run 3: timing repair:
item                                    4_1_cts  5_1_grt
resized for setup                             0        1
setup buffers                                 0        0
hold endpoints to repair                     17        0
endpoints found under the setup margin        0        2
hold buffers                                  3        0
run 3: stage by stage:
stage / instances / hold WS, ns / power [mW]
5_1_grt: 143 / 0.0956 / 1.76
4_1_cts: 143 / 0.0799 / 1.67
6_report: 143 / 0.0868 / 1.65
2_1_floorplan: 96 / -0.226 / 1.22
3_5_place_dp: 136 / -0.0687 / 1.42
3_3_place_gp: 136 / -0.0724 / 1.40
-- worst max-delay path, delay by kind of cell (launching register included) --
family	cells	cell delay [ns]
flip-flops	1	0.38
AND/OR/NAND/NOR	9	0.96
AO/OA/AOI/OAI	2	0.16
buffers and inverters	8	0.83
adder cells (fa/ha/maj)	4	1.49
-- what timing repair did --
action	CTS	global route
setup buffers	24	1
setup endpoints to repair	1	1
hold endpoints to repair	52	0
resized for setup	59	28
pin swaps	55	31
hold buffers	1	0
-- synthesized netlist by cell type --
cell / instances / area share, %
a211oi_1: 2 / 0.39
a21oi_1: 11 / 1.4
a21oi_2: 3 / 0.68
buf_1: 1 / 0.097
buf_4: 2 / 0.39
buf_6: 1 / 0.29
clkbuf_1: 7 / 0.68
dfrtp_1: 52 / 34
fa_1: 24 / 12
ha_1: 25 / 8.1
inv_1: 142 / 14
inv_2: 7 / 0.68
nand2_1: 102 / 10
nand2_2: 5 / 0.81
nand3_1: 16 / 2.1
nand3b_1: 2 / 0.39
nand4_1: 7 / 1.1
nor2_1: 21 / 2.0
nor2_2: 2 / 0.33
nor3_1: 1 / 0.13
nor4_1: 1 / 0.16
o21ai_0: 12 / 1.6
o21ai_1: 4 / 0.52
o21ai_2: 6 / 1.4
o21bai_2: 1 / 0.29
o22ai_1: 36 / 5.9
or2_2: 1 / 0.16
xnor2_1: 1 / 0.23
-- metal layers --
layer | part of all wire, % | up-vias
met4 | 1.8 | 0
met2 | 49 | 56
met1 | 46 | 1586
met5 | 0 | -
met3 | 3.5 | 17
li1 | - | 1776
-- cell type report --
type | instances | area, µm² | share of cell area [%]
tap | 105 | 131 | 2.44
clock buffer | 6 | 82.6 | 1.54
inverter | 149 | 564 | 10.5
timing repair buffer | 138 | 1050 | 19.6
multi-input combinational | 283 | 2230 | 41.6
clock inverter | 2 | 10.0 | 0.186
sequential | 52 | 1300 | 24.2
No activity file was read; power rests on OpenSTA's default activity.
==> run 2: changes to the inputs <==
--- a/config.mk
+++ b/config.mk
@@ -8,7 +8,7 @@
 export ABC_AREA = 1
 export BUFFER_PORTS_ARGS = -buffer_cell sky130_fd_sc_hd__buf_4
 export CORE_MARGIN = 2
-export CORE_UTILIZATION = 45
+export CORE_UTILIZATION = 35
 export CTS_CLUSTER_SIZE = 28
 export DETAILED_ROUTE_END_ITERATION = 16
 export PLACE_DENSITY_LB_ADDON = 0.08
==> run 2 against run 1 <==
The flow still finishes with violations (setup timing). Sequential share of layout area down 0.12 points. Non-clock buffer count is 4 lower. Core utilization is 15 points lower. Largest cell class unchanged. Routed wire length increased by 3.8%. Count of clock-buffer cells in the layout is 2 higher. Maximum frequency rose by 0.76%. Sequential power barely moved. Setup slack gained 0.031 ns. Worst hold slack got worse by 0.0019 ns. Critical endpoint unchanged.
File: src/rtl/uart_rxto_pkg.sv
package uart_rxto_pkg;
   localparam int unsigned FRAME_W        = 4;
   localparam int unsigned MIN_FRAME_BITS = 7;
   localparam int unsigned MAX_FRAME_BITS = 12;
   typedef logic [FRAME_W-1:0] frame_len_t;
   typedef enum logic [1:0] {DATA5 = 2'd0, DATA6 = 2'd1, DATA7 = 2'd2, DATA8 = 2'd3} data_len_e;
endpackage

File: src/rtl/uart_rxto_frame.sv
module uart_rxto_frame
   import uart_rxto_pkg::*;
#(
   parameter int unsigned OVERSAMPLE = 16,
   parameter int unsigned CHAR_TIMES = 4,
   parameter int unsigned CNT_W      = 10
) (
   input  logic [1:0]       data_len,
   input  logic             parity_en,
   input  logic             two_stop,
   output frame_len_t       frame_bits,
   output logic [CNT_W-1:0] limit
);
   localparam int unsigned WIN_PER_BIT = OVERSAMPLE * CHAR_TIMES;
   localparam bit          IS_POW2     = (WIN_PER_BIT & (WIN_PER_BIT - 1)) == 0;

   initial begin
      assert (CNT_W >= $clog2(WIN_PER_BIT * MAX_FRAME_BITS + 1))
         else $error("CNT_W too narrow for longest window");
      assert (WIN_PER_BIT > 0) else $error("window must be non-zero");
   end

   // start + 5..8 data + parity + 1..2 stop
   always_comb begin
      frame_bits = frame_len_t'(MIN_FRAME_BITS) + frame_len_t'(data_len)
                 + frame_len_t'(parity_en) + frame_len_t'(two_stop);
   end

   generate
      if (IS_POW2) begin : g_shift
         localparam int unsigned SH = $clog2(WIN_PER_BIT);
         assign limit = CNT_W'(frame_bits) << SH;
      end else begin : g_mult
         assign limit = CNT_W'(frame_bits) * CNT_W'(WIN_PER_BIT);
      end
   endgenerate

   always_comb begin
      p_frame_range_r2 : assert (frame_bits >= frame_len_t'(MIN_FRAME_BITS)
                                 && frame_bits <= frame_len_t'(MAX_FRAME_BITS));
   end
endmodule
===== src/rtl/alu_bw_pkg.sv =====
package alu_bw_pkg;

  typedef enum logic [3:0] {
    OP_ADD = 4'd0,
    OP_SUB = 4'd1,
    OP_CMP = 4'd2,
    OP_INC = 4'd3,
    OP_DEC = 4'd4,
    OP_NEG = 4'd5,
    OP_AND = 4'd6,
    OP_OR  = 4'd7,
    OP_XOR = 4'd8,
    OP_NOT = 4'd9
  } alu_op_e;

  localparam int FB_CARRY = 0;
  localparam int FB_PAR   = 2;
  localparam int FB_HALF  = 4;
  localparam int FB_ZERO  = 6;
  localparam int FB_SIGN  = 7;
  localparam int FB_OVF   = 11;

  localparam logic [15:0] STATUS_MASK = 16'h08D5;

  typedef enum logic [1:0] {
    LG_AND = 2'd0,
    LG_OR  = 2'd1,
    LG_XOR = 2'd2,
    LG_NOT = 2'd3
  } logic_sel_e;

endpackage


===== src/rtl/alu_bw_addsub.sv =====
module alu_bw_addsub #(
  parameter int DW = 16
) (
  input  logic [DW-1:0] x,
  input  logic [DW-1:0] y,
  input  logic          sub,
  input  logic          wide,
  output logic [DW-1:0] r,
  output logic          cf,
  output logic          af,
  output logic          of
);
  localparam int HW = DW / 2;

  logic [DW-1:0] mask;
  logic [DW-1:0] xm;
  logic [DW-1:0] ym;
  logic [DW-1:0] yop;
  logic [DW:0]   sum;
  logic          cout;
  logic          xs, ys, rs;

  always_comb begin
    mask = wide ? {DW{1'b1}} : {{(DW-HW){1'b0}}, {HW{1'b1}}};
    xm   = x & mask;
    ym   = y & mask;
    yop  = (sub ? ~y : y) & mask;
    sum  = {1'b0, xm} + {1'b0, yop} + {{DW{1'b0}}, sub};
    r    = sum[DW-1:0] & mask;
    cout = wide ? sum[DW] : sum[HW];
    cf   = cout ^ sub;
    af   = xm[4] ^ ym[4] ^ r[4];
    xs   = wide ? xm[DW-1] : xm[HW-1];
    ys   = wide ? ym[DW-1] : ym[HW-1];
    rs   = wide ? r[DW-1]  : r[HW-1];
    of   = sub ? ((xs != ys) && (rs != xs)) : ((xs == ys) && (rs != xs));
  end
endmodule


===== src/rtl/alu_bw_logic.sv =====
module alu_bw_logic #(
  parameter int DW = 16
) (
  input  logic [DW-1:0]          a,
  input  logic [DW-1:0]          b,
  input  alu_bw_pkg::logic_sel_e sel,
  input  logic                   wide,
  output logic [DW-1:0]          r
);
  import alu_bw_pkg::*;
  localparam int HW = DW / 2;

  logic [DW-1:0] raw;
  logic [DW-1:0] mask;

  always_comb begin
    mask = wide ? {DW{1'b1}} : {{(DW-HW){1'b0}}, {HW{1'b1}}};
    unique case (sel)
      LG_AND:  raw = a & b;
      LG_OR:   raw = a | b;
      LG_XOR:  raw = a ^ b;
      default: raw = ~a;
    endcase
    r = raw & mask;
  end
endmodule


===== src/rtl/alu_bw_status.sv =====
module alu_bw_status #(
  parameter int DW = 16
) (
  input  logic [DW-1:0] r,
  input  logic          wide,
  output logic          zf,
  output logic          sf,
  output logic          pf
);
  localparam int HW = DW / 2;

  always_comb begin
    zf = (r == '0);
    sf = wide ? r[DW-1] : r[HW-1];
    pf = ~(^r[7:0]);
  end
endmodule


===== src/rtl/alu_bw.sv =====
module alu_bw #(
  parameter int DW = 16
) (
  input  logic [3:0]    op,
  input  logic          wide,
  input  logic [DW-1:0] opd_a,
  input  logic [DW-1:0] opd_b,
  input  logic [15:0]   flags_in,
  output logic [DW-1:0] result,
  output logic          result_we,
  output logic [15:0]   flags_out
);
  import alu_bw_pkg::*;

  localparam logic [DW-1:0] ONE = {{(DW-1){1'b0}}, 1'b1};

  alu_op_e       opc;
  logic [DW-1:0] ax, ay;
  logic          asub;
  logic [DW-1:0] ar;
  logic          acf, aaf, aof;
  logic_sel_e    lsel;
  logic [DW-1:0] lr;
  logic          zf, sf, pf;
  logic [DW-1:0] rsel;
  logic          is_arith, is_logic;

  assign opc = alu_op_e'(op);

  // operand routing for the shared adder
  always_comb begin
    ax   = opd_a;
    ay   = opd_b;
    asub = 1'b0;
    unique case (opc)
      OP_SUB, OP_CMP: asub = 1'b1;
      OP_INC: ay = ONE;
      OP_DEC: begin ay = ONE; asub = 1'b1; end
      OP_NEG: begin ax = '0; ay = opd_a; asub = 1'b1; end
      default: ;
    endcase
  end

  always_comb begin
    unique case (opc)
      OP_AND:  lsel = LG_AND;
      OP_OR:   lsel = LG_OR;
      OP_XOR:  lsel = LG_XOR;
      default: lsel = LG_NOT;
    endcase
  end

  alu_bw_addsub #(.DW(DW)) u_addsub (
    .x(ax), .y(ay), .sub(asub), .wide(wide),
    .r(ar), .cf(acf), .af(aaf), .of(aof)
  );

  alu_bw_logic #(.DW(DW)) u_logic (
    .a(opd_a), .b(opd_b), .sel(lsel), .wide(wide), .r(lr)
  );

  always_comb begin
    is_arith = (op <= 4'd5);
    is_logic = (op >= 4'd6) && (op <= 4'd9);
    if (is_arith)      rsel = ar;
    else if (is_logic) rsel = lr;
    else               rsel = '0;
  end

  alu_bw_status #(.DW(DW)) u_status (
    .r(rsel), .wide(wide), .zf(zf), .sf(sf), .pf(pf)
  );

  always_comb begin
    result    = rsel;
    result_we = (is_arith || is_logic) && (opc != OP_CMP);
    flags_out = flags_in;
    if (is_arith) begin
      if (opc != OP_INC && opc != OP_DEC) flags_out[FB_CARRY] = acf;
      flags_out[FB_HALF] = aaf;
      flags_out[FB_OVF]  = aof;
      flags_out[FB_ZERO] = zf;
      flags_out[FB_SIGN] = sf;
      flags_out[FB_PAR]  = pf;
    end else if (is_logic && opc != OP_NOT) begin
      flags_out[FB_CARRY] = 1'b0;
      flags_out[FB_HALF]  = 1'b0;
      flags_out[FB_OVF]   = 1'b0;
      flags_out[FB_ZERO]  = zf;
      flags_out[FB_SIGN]  = sf;
      flags_out[FB_PAR]   = pf;
    end
  end
endmodule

——————

Task objective:
Copy out each line of the listing that contains the word "repair".

Solution to this exercise:
run 3: timing repair:
hold endpoints to repair                     17        0
-- what timing repair did --
setup endpoints to repair	1	1
hold endpoints to repair	52	0
timing repair buffer | 138 | 1050 | 19.6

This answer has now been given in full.